The example is “just indicative of the endemic problems that would be nice to solve with campaign finance reform,” said the candidate, Barbara Leary of District 4, who managed to decisively win despite the healthily-funded campaigns against her.
And then there is the question of whether any reform is truly possible in Folsom. It would take a new high court in Washington and a new ruling to limit campaign contributions to independent campaigns. And the Folsom electorate may not be in the mood to legalize higher contributions directly to candidates. It was only six years ago that city voters rejected that idea.

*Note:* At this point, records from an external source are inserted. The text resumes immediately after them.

File: src/rtl/fb_arb_pkg.sv
// -----------------------------------------------------------------------------
// fb_arb_pkg
// Shared constants and enumerations for the frame buffer access arbiter.
//   FB_AW / FB_DW : default frame buffer address / data widths
//   arb_state_e   : arbiter FSM states (BOOT, RUN, RD_WAIT)
//   requester_e   : write requester identity, used to remember the last grant
// -----------------------------------------------------------------------------
package fb_arb_pkg;

    localparam int FB_AW = 16;
    localparam int FB_DW = 8;

    typedef enum logic [1:0] {
        BOOT    = 2'd0,
        RUN     = 2'd1,
        RD_WAIT = 2'd2
    } arb_state_e;

    // Encoding doubles as the bit index into the 2-way req/gnt vectors.
    typedef enum logic {
        LOADER = 1'b0,
        HOST   = 1'b1
    } requester_e;

endpackage
File: config.mk
export PLATFORM = sky130hd
export DESIGN_NAME = mc_datapath_gen
export DESIGN_NICKNAME = d
export VERILOG_FILES = /design/src/rtl/mc_datapath_gen.sv
export SDC_FILE = /design/constraint.sdc
export NUM_CORES = 2
export LEC_CHECK = 0
export CAP_MARGIN = 20
export CORE_AREA = 5 5 428 430
export CTS_CLUSTER_SIZE = 8
export DETAILED_ROUTE_END_ITERATION = 7
export DIE_AREA = 0 0 433 435
export PLACE_DENSITY = 0.57
export SYNTH_ARGS = -nofsm -noshare
export SYNTH_HDL_FRONTEND = slang
export SYNTH_SLANG_ARGS = --single-unit
export TNS_END_PERCENT = 30
File: constraint.sdc
create_clock -name clk -period 11.4 [get_ports clk]
set_input_delay 1.71 -clock clk [delete_from_list [all_inputs] [get_ports clk]]
set_output_delay 1.71 -clock clk [all_outputs]
set_load 0.02 [all_outputs]
File: src/rtl/mc_datapath_gen.sv
// Multicycle RV32 datapath with a two-state memory handshake unit.
//
// The controller drives the strobes and selects. This block holds the
// architectural and temporary registers, the register file, the immediate
// generator, the ALU, load extension and store-lane formatting. It talks to
// memory through a req/ready channel that stalls the datapath for the whole
// transaction.
//
// Ports
//   clk, reset          clock; asynchronous active-low reset
//   RegWrite .. MemWrite controller strobes (MemReq starts a memory access)
//   ResultSrc, ALUSrcA, ALUSrcB, ImmSrc, ALUControl   controller selects
//   mem_req/we/addr/wdata/wstrb   request channel, held stable while busy
//   mem_rdata, mem_ready          response channel
//   PC, Result, op, func3, func7b5, Zero   decode/status back to controller
//   Stall        datapath frozen for a memory access
//   MisalignErr  one-cycle pulse for a rejected misaligned access
//
// Memory FSM
//   state  | meaning
//   S_IDLE | no transaction; MemReq with an aligned address issues one
//   S_BUSY | mem_req asserted, request held, waiting for mem_ready
module mc_datapath_gen #(
    parameter int          NREG     = 32,
    parameter logic [31:0] RESET_PC = 32'h0000_0000
) (
    input  logic        clk,
    input  logic        reset,
    input  logic        RegWrite,
    input  logic        IRWrite,
    input  logic        PCWrite,
    input  logic        AdrSrc,
    input  logic        MemReq,
    input  logic        MemWrite,
    input  logic [1:0]  ResultSrc,
    input  logic [1:0]  ALUSrcA,
    input  logic [1:0]  ALUSrcB,
    input  logic [2:0]  ImmSrc,
    input  logic [3:0]  ALUControl,
    output logic        mem_req,
    output logic        mem_we,
    output logic [31:0] mem_addr,
    output logic [31:0] mem_wdata,
    output logic [3:0]  mem_wstrb,
    input  logic [31:0] mem_rdata,
    input  logic        mem_ready,
    output logic [31:0] PC,
    output logic [31:0] Result,
    output logic [6:0]  op,
    output logic [2:0]  func3,
    output logic        func7b5,
    output logic        Zero,
    output logic        Stall,
    output logic        MisalignErr
);

    localparam int AW = $clog2(NREG);

    typedef enum logic {S_IDLE, S_BUSY} state_t;
    state_t state_q, state_d;

    logic [31:0] old_pc, ir, data_q, a_q, wd_q, alu_out, mem_addr_q;
    logic [31:0] mem_wdata_q;
    logic [3:0]  mem_wstrb_q;
    logic        mem_we_q;

    logic [31:0] rf [NREG];
    logic [31:0] rd1, rd2, imm_ext, src_a, src_b, alu_result, load_data, adr;
    logic [31:0] st_data;
    logic [3:0]  st_strb;
    logic [1:0]  acc_size;
    logic        misalign, issue, accept;

    assign op      = ir[6:0];
    assign func3   = ir[14:12];
    assign func7b5 = ir[30];

    function automatic logic in_range(input logic [4:0] idx);
        return (idx != 5'd0) && ({27'd0, idx} < 32'(NREG));
    endfunction

    // Register file: x0 and indices beyond the implemented depth read as zero.
    assign rd1 = in_range(ir[19:15]) ? rf[ir[15+AW-1:15]] : 32'd0;
    assign rd2 = in_range(ir[24:20]) ? rf[ir[20+AW-1:20]] : 32'd0;

    always_ff @(posedge clk) begin
        if (RegWrite && !Stall && in_range(ir[11:7]))
            rf[ir[7+AW-1:7]] <= Result;
    end

    always_comb begin
        imm_ext = 32'd0;
        case (ImmSrc)
            3'd0: imm_ext = {{20{ir[31]}}, ir[31:20]};
            3'd1: imm_ext = {{20{ir[31]}}, ir[31:25], ir[11:7]};
            3'd2: imm_ext = {{19{ir[31]}}, ir[31], ir[7], ir[30:25], ir[11:8], 1'b0};
            3'd3: imm_ext = {{11{ir[31]}}, ir[31], ir[19:12], ir[20], ir[30:21], 1'b0};
            3'd4: imm_ext = {ir[31:12], 12'd0};
            default: imm_ext = 32'd0;
        endcase
    end

    always_comb begin
        src_a = 32'd0;
        case (ALUSrcA)
            2'd0: src_a = PC;
            2'd1: src_a = old_pc;
            2'd2: src_a = a_q;
            default: src_a = 32'd0;
        endcase
        src_b = 32'd0;
        case (ALUSrcB)
            2'd0: src_b = wd_q;
            2'd1: src_b = imm_ext;
            2'd2: src_b = 32'd4;
            default: src_b = 32'd0;
        endcase
    end

    always_comb begin
        alu_result = 32'd0;
        case (ALUControl)
            4'd0: alu_result = src_a + src_b;
            4'd1: alu_result = src_a - src_b;
            4'd2: alu_result = src_a & src_b;
            4'd3: alu_result = src_a | src_b;
            4'd4: alu_result = src_a ^ src_b;
            4'd5: alu_result = {31'd0, $signed(src_a) < $signed(src_b)};
            4'd6: alu_result = {31'd0, src_a < src_b};
            4'd7: alu_result = src_a << src_b[4:0];
            4'd8: alu_result = src_a >> src_b[4:0];
            4'd9: alu_result = $signed(src_a) >>> src_b[4:0];
            default: alu_result = 32'd0;
        endcase
    end

    assign Zero = (alu_result == 32'd0);

    // Load extension uses the address of the transaction that filled Data.
    logic [31:0] ld_shift;
    logic [15:0] ld_half;
    assign ld_shift = data_q >> {mem_addr_q[1:0], 3'b000};
    assign ld_half  = mem_addr_q[1] ? data_q[31:16] : data_q[15:0];

    always_comb begin
        load_data = data_q;
        case (ir[14:12])
            3'b000: load_data = {{24{ld_shift[7]}}, ld_shift[7:0]};
            3'b001: load_data = {{16{ld_half[15]}}, ld_half};
            3'b100: load_data = {24'd0, ld_shift[7:0]};
            3'b101: load_data = {16'd0, ld_half};
            default: load_data = data_q;
        endcase
    end

    always_comb begin
        Result = alu_out;
        case (ResultSrc)
            2'd0: Result = alu_out;
            2'd1: Result = load_data;
            2'd2: Result = alu_result;
            default: Result = imm_ext;
        endcase
    end

    // Instruction fetches (AdrSrc=0) are always full-word; func3[1:0] sizes
    // data accesses, with 2'b11 treated as a word.
    assign adr      = AdrSrc ? Result : PC;
    assign acc_size = AdrSrc ? ir[13:12] : 2'b10;
    assign misalign = ((acc_size == 2'b01) && adr[0]) ||
                      (acc_size[1] && (adr[1:0] != 2'b00));

    always_comb begin
        st_strb = 4'b1111;
        st_data = wd_q;
        case (acc_size)
            2'b00: begin
                st_strb = 4'b0001 << adr[1:0];
                st_data = {4{wd_q[7:0]}};
            end
            2'b01: begin
                st_strb = adr[1] ? 4'b1100 : 4'b0011;
                st_data = {2{wd_q[15:0]}};
            end
            default: begin
                st_strb = 4'b1111;
                st_data = wd_q;
            end
        endcase
    end

    assign issue  = (state_q == S_IDLE) && MemReq && !misalign;
    assign accept = (state_q == S_BUSY) && mem_ready;

    // Gated by reset so an asserted MemReq cannot leak through while in reset.
    assign Stall       = reset && (issue || ((state_q == S_BUSY) && !mem_ready));
    assign MisalignErr = reset && (state_q == S_IDLE) && MemReq && misalign;

    always_comb begin
        state_d = state_q;
        mem_req = 1'b0;
        case (state_q)
            S_IDLE: if (issue) state_d = S_BUSY;
            S_BUSY: begin
                mem_req = 1'b1;
                if (mem_ready) state_d = S_IDLE;
            end
            default: state_d = S_IDLE;
        endcase
    end

    assign mem_addr  = mem_addr_q;
    assign mem_we    = mem_we_q;
    assign mem_wdata = mem_wdata_q;
    assign mem_wstrb = mem_wstrb_q;

    always_ff @(posedge clk or negedge reset) begin
        if (!reset) begin
            state_q     <= S_IDLE;
            PC          <= RESET_PC;
            old_pc      <= 32'd0;
            ir          <= 32'h0000_0013;
            data_q      <= 32'd0;
            a_q         <= 32'd0;
            wd_q        <= 32'd0;
            alu_out     <= 32'd0;
            mem_addr_q  <= 32'd0;
            mem_we_q    <= 1'b0;
            mem_wdata_q <= 32'd0;
            mem_wstrb_q <= 4'd0;
        end else begin
            state_q <= state_d;
            // The request is captured in the issue cycle, which is itself a
            // stall cycle, so it is held for the rest of the transaction.
            if (issue) begin
                mem_addr_q  <= adr;
                mem_we_q    <= MemWrite;
                mem_wdata_q <= st_data;
                mem_wstrb_q <= MemWrite ? st_strb : 4'd0;
            end
            if (!Stall) begin
                if (PCWrite) PC <= Result;
                if (IRWrite && accept) begin
                    old_pc <= PC;
                    ir     <= mem_rdata;
                end
                if (accept && !mem_we_q) data_q <= mem_rdata;
                a_q     <= rd1;
                wd_q    <= rd2;
                alu_out <= alu_result;
            end
        end
    end

endmodule

Yosys cells after proc, flatten, opt, wreduce, memory -nomap -nowiden
Memories as Yosys holds them, arrays and structs flattened.
Index checks and enable logic that the tools add are counted.
{ "totals": {"n_memories": 1, "ramBits": 1024, "register_bits": 294, "out_inout_bits": 148, "word_cells": 106} }
{ "mem_list": {"columns": ["name", "depth", "word_bits", "rd", "rd_ports_with_merged_regs", "wr", "line", "text"], "rows": [
  ["rf", 32, 32, 2, 0, 1, "67", "logic [31:0] rf [NREG];"]
]} }
{ "classes": {"muxes": 21, "eq_ne": 23, "shift": 5, "addsub": 2, "n_reduce_logical": 35, "n_bitwise": 5, "magnitude_cmp": 2} }
{ "ops": {"columns": ["op", "n"], "rows": [
  ["32-bit one-hot mux with 10 select lines", 1],
  ["32-bit one-hot mux with 3 select lines", 3],
  ["32-bit one-hot mux with 5 select lines", 1],
  ["32-bit one-hot mux with 4 select lines", 1],
  ["32-bit two-way mux", 3],
  ["32-bit < comparator", 2],
  ["32-bit one-hot mux with 2 select lines", 1],
  ["32-bit adder", 1],
  ["32-bit bitwise AND", 1],
  ["32-bit logical NOT", 1],
  ["32-bit OR", 1],
  ["32-bit by 5-bit << shifter with 32-bit output", 1],
  ["32-bit by 5-bit right shift with 32-bit output", 1],
  ["32-bit by 5-bit right shift with 8-bit output", 1],
  ["32-bit by 5-bit >>> shifter with 32-bit output", 1],
  ["32-bit subtractor", 1],
  ["32-bit bitwise XOR", 1],
  ["4-bit by 3-bit == test with 1-bit output, second input constant", 4],
  ["16-bit two-way mux", 1],
  ["5-bit nonzero test", 3],
  ["1-bit logical AND", 14],
  ["3-bit == test, second input constant", 3],
  ["2-bit by 1-bit == test with 1-bit output, second input constant", 4],
  ["4-bit by 2-bit == test with 1-bit output, second input constant", 2],
  ["19 further kinds", 40]
]} }

Logic depth before layout (Yosys ltp)
{ "logic_depth": {"depth_word": 19, "mapped_depth": 24, "mapped_depth_nobuf": 18} }

Least setup slack after synthesis
No wires, ideal clock.
{ "synth_path": {"path_kind": "input to output", "startpoint": "in ImmSrc[2]", "endpoint": "out Result[30]", "path_slack_ns": 1.474, "path_buffers": 6, "stages": 21, "arrival_time_ns": 8.216, "t_required_ns": 9.690, "cell_sequence": "or3b_1 buf_2 o31ai_4 buf_4 buf_4 buf_4 buf_2 buf_2 ha_1 inv_1 fa_1 nor2b_1 o31ai_1 a21o_1 a21o_1 a2111oi_0 o211ai_1 or3_1 a31oi_1 a211oi_1 a221oi_1"} }
{ "synth_via": {"elab_chain_len": 6, "word_cells_on_any_way": 17, "classes_between": "add/sub (2); eq/ne (4); shift (3); mux (4); bitwise (3); reduce/logical (1)"} }
{ "synth_lines": {"columns": ["item", "line", "text"], "rows": [
  ["from (decl)", "38", "input logic [2:0] ImmSrc,"],
  ["3-bit == test, or another cell as far along", "93", "case (ImmSrc)"],
  ["32-bit one-hot mux with 5 select lines (*)", "93", null],
  ["32-bit one-hot mux with 3 select lines", "112", "case (ALUSrcB)"],
  ["32-bit subtractor, or another cell as far along", "124", "4'd1: alu_result = src_a - src_b;"],
  ["32-bit one-hot mux with 10 select lines", "122", "case (ALUControl)"],
  ["32-bit one-hot mux with 3 select lines (*)", "158", "case (ResultSrc)"],
  ["to (decl)", "48", "output logic [31:0] Result,"]
]} }
Every way passes the cells marked *; elsewhere a longest branch is shown, timed or not.

Final worst setup path
{ "layout_path": {"startpoint": "in ImmSrc[1]", "endpoint": "out Result[6]"} }
Same word-level chain as after synthesis.

==> metrics.md <==
| Metric | Value |
|---|---|
| CTS root buffer | clkbuf_16 |
| Final period utilization | 0.973 |
| Final Instance Area | 82300 um^2 |
| GPL Wtd Cong | approximately 1.1 |
| Wirelength, routed | about 300 mm |
| Worst Clk Skew | between 0.05 and 0.06 ns |
| Worst slew pin tran | approximately 1.2 ns |
| Drc violations | 0 |
| Clk sinks | ~1.3k |
| Vias in the first global route | approximately 50k |
| Worst setup SP type | input port |
| Chip width | 433 um |
| Synth top area cells | edfxtp_1 (43%), mux4_2 (18%), dfrtp_1 (10%) |
| Worst Path Arrival | 9.38 ns |
| Met3 Track Usage GR | 0.0874 |
| Worst vdd ir | between 0.15 and 0.2 mV |
| Max cap viols | 0 |
| Synth unique cells | 100 |
| Clock power share | 0.210 |
| Vias/cell | ~6.6 |
| Top Ports | ~200 |
| CP endpoint kind | output port |
| CTS tree | yes |
| WS Path Type | input port to output port |
| Placed instance area | slightly below 80000 um^2 |
| Placed cell count | between 7k and 8k |
| Mapped cell area | roughly 71000 um^2 |
| Part of the power in combinational logic | 0.484 |
| Critical path, cell by cell | clkdlybuf4s50_1 -> xnor2_4 -> mux2i_1 -> nand2_2 -> fa_1 -> o21ba_2 -> or4_1 -> nand3_1 -> xnor2_1 -> a21boi_0 -> o22ai_1 -> nor4_1 -> buf_4 -> a21oi_1 -> nor2_1 -> buf_4 -> inv_1 -> clkdlybuf4s50_1 |
| Total Power | 24.3 mW |
| Slew Limit Fails | 0 |
| Share of the synthesized area in the top cell type | 0.433 |
| Fin cells | ~7.8k |
| Total number of vias | between 50k and 60k |
| P_int | around 14 mW |
| CP Max Fanout | 33 |
| Grt ovf | 0 |
| Count leader, synth | edfxtp_1 |
| Drt pass-1 iters | 6 |
| Syn Inst Count | 5023 |
| Setup tns final | 0 ns |
| Synth Flop Type | edfxtp_1 |
| Starting Density | 0.396 |
| Post-CTS resize count | 0 |
| Routed wire per std cell | 39.3 um |
| Yosys reg bits | approximately 1.3k |
| Yosys Warn Count | 0 |
| Met2 usage | 0.491 |
| Global-route wire length before repair | ~420 mm |
| CP max stage delay | 0.95 ns |
| Floorplan core area | around 180000 um^2 |
| Register area share after synthesis | 0.537 |
| Clk_lat worst skew | 0.84 ns |
| Tmin final | roughly 11 ns |
| Net Sw Power | 10.4 mW |
| Syn avg cell area | 14.1 um^2 |
| Fmax achieved | roughly 0.09 GHz |
| Post-synth EDFFs | 1024 |
| Die Y-Extent | around 440 um |
| Final nets | 5437 |
| Core Rows | ~160 |
| Antenna Nets Post-Route | 0 |
| Largest net degree at the start of global routing | 136 |
| Htree depth | 4 |
| Synth cell count leaders | edfxtp_1 (1024), mux4_2 (559), nand2_1 (306), dfrtp_1 (291), mux2i_1 (278) |
| GR peak layer | met2 |
| # port buffers | approximately 200 |
| Power per cell area | slightly below 300 nW/um^2 |
| CTS buffer count | ~180 |
| Area growth, synth to finish | 16.0% |
| Postcts setup bufs | 0 |
| RSZ-0062 raised after global routing | no |
| Initial antenna violation count | 21 |
| Status | finished, final reports clean |
| Hold Crit Class | flop to flop |
| Grt met1 use | 0.395 |
| Final hold violations | 0 |
| DRT iter0 DRCs | around 6.5k |
| Endpoints failing setup | 0 |
| Share of cells above drive strength 1 | 0.253 |
| Leading area contributor after synthesis | edfxtp_1 |
| Tot GR Track Use | 0.320 |
| Clk buf depth | 3 |
| Clock-pin slew on the worst setup and hold paths | about 0.050 ns |
| Switching portion of total power | 0.427 |
| Pleak | 28.7 nW |
| Max-slew headroom | 0.196 |
| Hold_buf cts | 0 |
| DP HPWL | slightly above 200 mm |
| Data required, critical path | approximately 9.7 ns |
| Sequential share of power | 0.306 |
| Crit-path slowest cell | nor4_1 |
| FFs w/ async S/R, synth | 0.223 |
| Die area | ~190000 um^2 |
==> state kept, by name, summed over array words and instances, names as in the netlist <==
name	count
state_q	1
rf	1024
mem_wdata	32
data_q	32
wd_q	32
mem_wstrb	4
mem_we	1
a_q	32
PC	32
old_pc	32
ir	32
mem_addr	32
alu_out	32
==> metal layers <==
layer / wire length (um) / up-vias
met3: 29500 / 847
li1: - / 20700
met5: 120 / -
met1: 111000 / 26800
met2: 139000 / 3093
met4: 25600 / 20
==> cells in the final DEF, fill, tap and decap left out, types with 17 or more instances in the layout <==
cell type           n
nor2_1            258
a21oi_1           267
a211o_1            22
a21o_1             22
dfrtp_1           281
mux2i_1           276
xnor2_1            17
o22ai_1            71
o31ai_1            74
nor3_2             19
nor4_1             19
mux2_2            184
a221oi_1           38
o21ai_0           184
a211oi_1           50
o21a_1             17
ha_1               97
nand2b_1           24
clkbuf_16         185
conb_1             32
edfxtp_1         1024
mux4_2            559
or2_2              17
nor3_1            103
clkdlybuf4s50_1   189
buf_4             238
a22oi_1            19
o221ai_1           41
inv_1             116
o2bb2ai_1          27
buf_12             18
o211ai_1           49
nor2b_1            23
a31oi_1            27
clkbuf_1           78
nand3_1            48
or3_1              20
nand2_1           303
==> cells by family after synthesis <==
family | count (synthesis) | synth area share
flip-flops | 1318 | 0.537
adder cells (fa/ha/maj) | 99 | 0.0177
buffers and inverters | 538 | 0.0310
multiplexers | 1029 | 0.248
other | 1 | 0.0000528
AO/OA/AOI/OAI | 1087 | 0.104
XOR/XNOR | 23 | 0.00310
AND/OR/NAND/NOR | 928 | 0.0597
==> critical path: cells and delay by family <==
kind	cells	cell delay [ns]
xor+xnor	2	0.64
buf+inv	5	2.51
compound gates	4	1.15
simple gates	5	1.97
fa+ha+maj	1	0.48
mux	1	0.89
==> power by group through the flow <==
stage,Sequential (mW),Combinational (mW),Clock [mW]
2_1_floorplan,7.00,6.93,0
3_3_place_gp,7.45,11.5,0
3_5_place_dp,7.47,11.5,0
4_1_cts,7.39,11.5,5.18
5_1_grt,7.45,12.2,5.40
6_report,7.43,11.7,5.11
==> final cells by class <==
type                            instances  area, um^2
Fill cell                           15800       97000
Inverter                              122         465
Tap cell                             2370        2970
Antenna cell                           13        32.5
Timing Repair Buffer                  460        4180
Sequential cell                      1318       38100
Clock inverter                         17         343
Multi-Input combinational cell       3198       31300
Clock buffer                          264        4940
==> metrics by stage <==
step	worst slack (ns)	util	hold WS [ns]
2_1_floorplan	1.47	-	0.440
3_3_place_gp	0.403	0.429	0.456
3_5_place_dp	0.719	0.429	0.458
4_1_cts	0.694	0.458	0.476
5_1_grt	0.137	0.459	0.497
6_report	0.310	0.459	0.474
==> final timing paths <==
check	startpoint	end	slack, ns	cells past startpoint
setup / recovery	ImmSrc[1]	Result[6]	0.31	18
hold / removal	alu_out[0]	alu_out[0]	0.47	2
setup reg to reg	ir[7]	wd_q[16]	3.72	19
hold reg to reg	alu_out[0]	alu_out[0]	0.47	2
max in group asynchronous	reset	ir[21]	7.55	4
min in group asynchronous	reset	mem_wdata[28]	0.84	1
(Power assumes the default switching activity.)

The $150 campaign contribution limit “drives the use of independent expenditures, which are harder for the average person to track,” said Councilman Mike Kozlowski.”Probably the law of unintended consequences at work.”
Grassroots versus big money
Leary has been a fixture in the city’s political scene for more than 30 years. She decided to run a grass campaign for her district in part because she did not want Folsom to expand any longer. Just south of the city limits off White Rock Road, Angelo Tsakopoulos, arguably the region’s most powerful developer, wanted Folsom to expand so he could build a new community on 2,400 acres in both Sacramento and El Dorado counties.
“I see this as a march toward Rancho Murieta and Elk Grove,” she told The Sacramento Bee last spring. Meanwhile, she was acting as her own campaign manager as she sought to raise money, a $150 contribution at a time.
By all accounts, she was remarkably successful. She raised $24,150. She used volunteers and not paid consultants. She far outraised her closest city competitor, former Placerville Police Chief Jim Ortega, who raised $14,679.
But the real money wasn’t raised or managed by the candidates.
The North State Building Industry Association spent $19,750 on mailers supporting Ortega. So did a Folsom Chamber of Commerce political action committee, with $12,770.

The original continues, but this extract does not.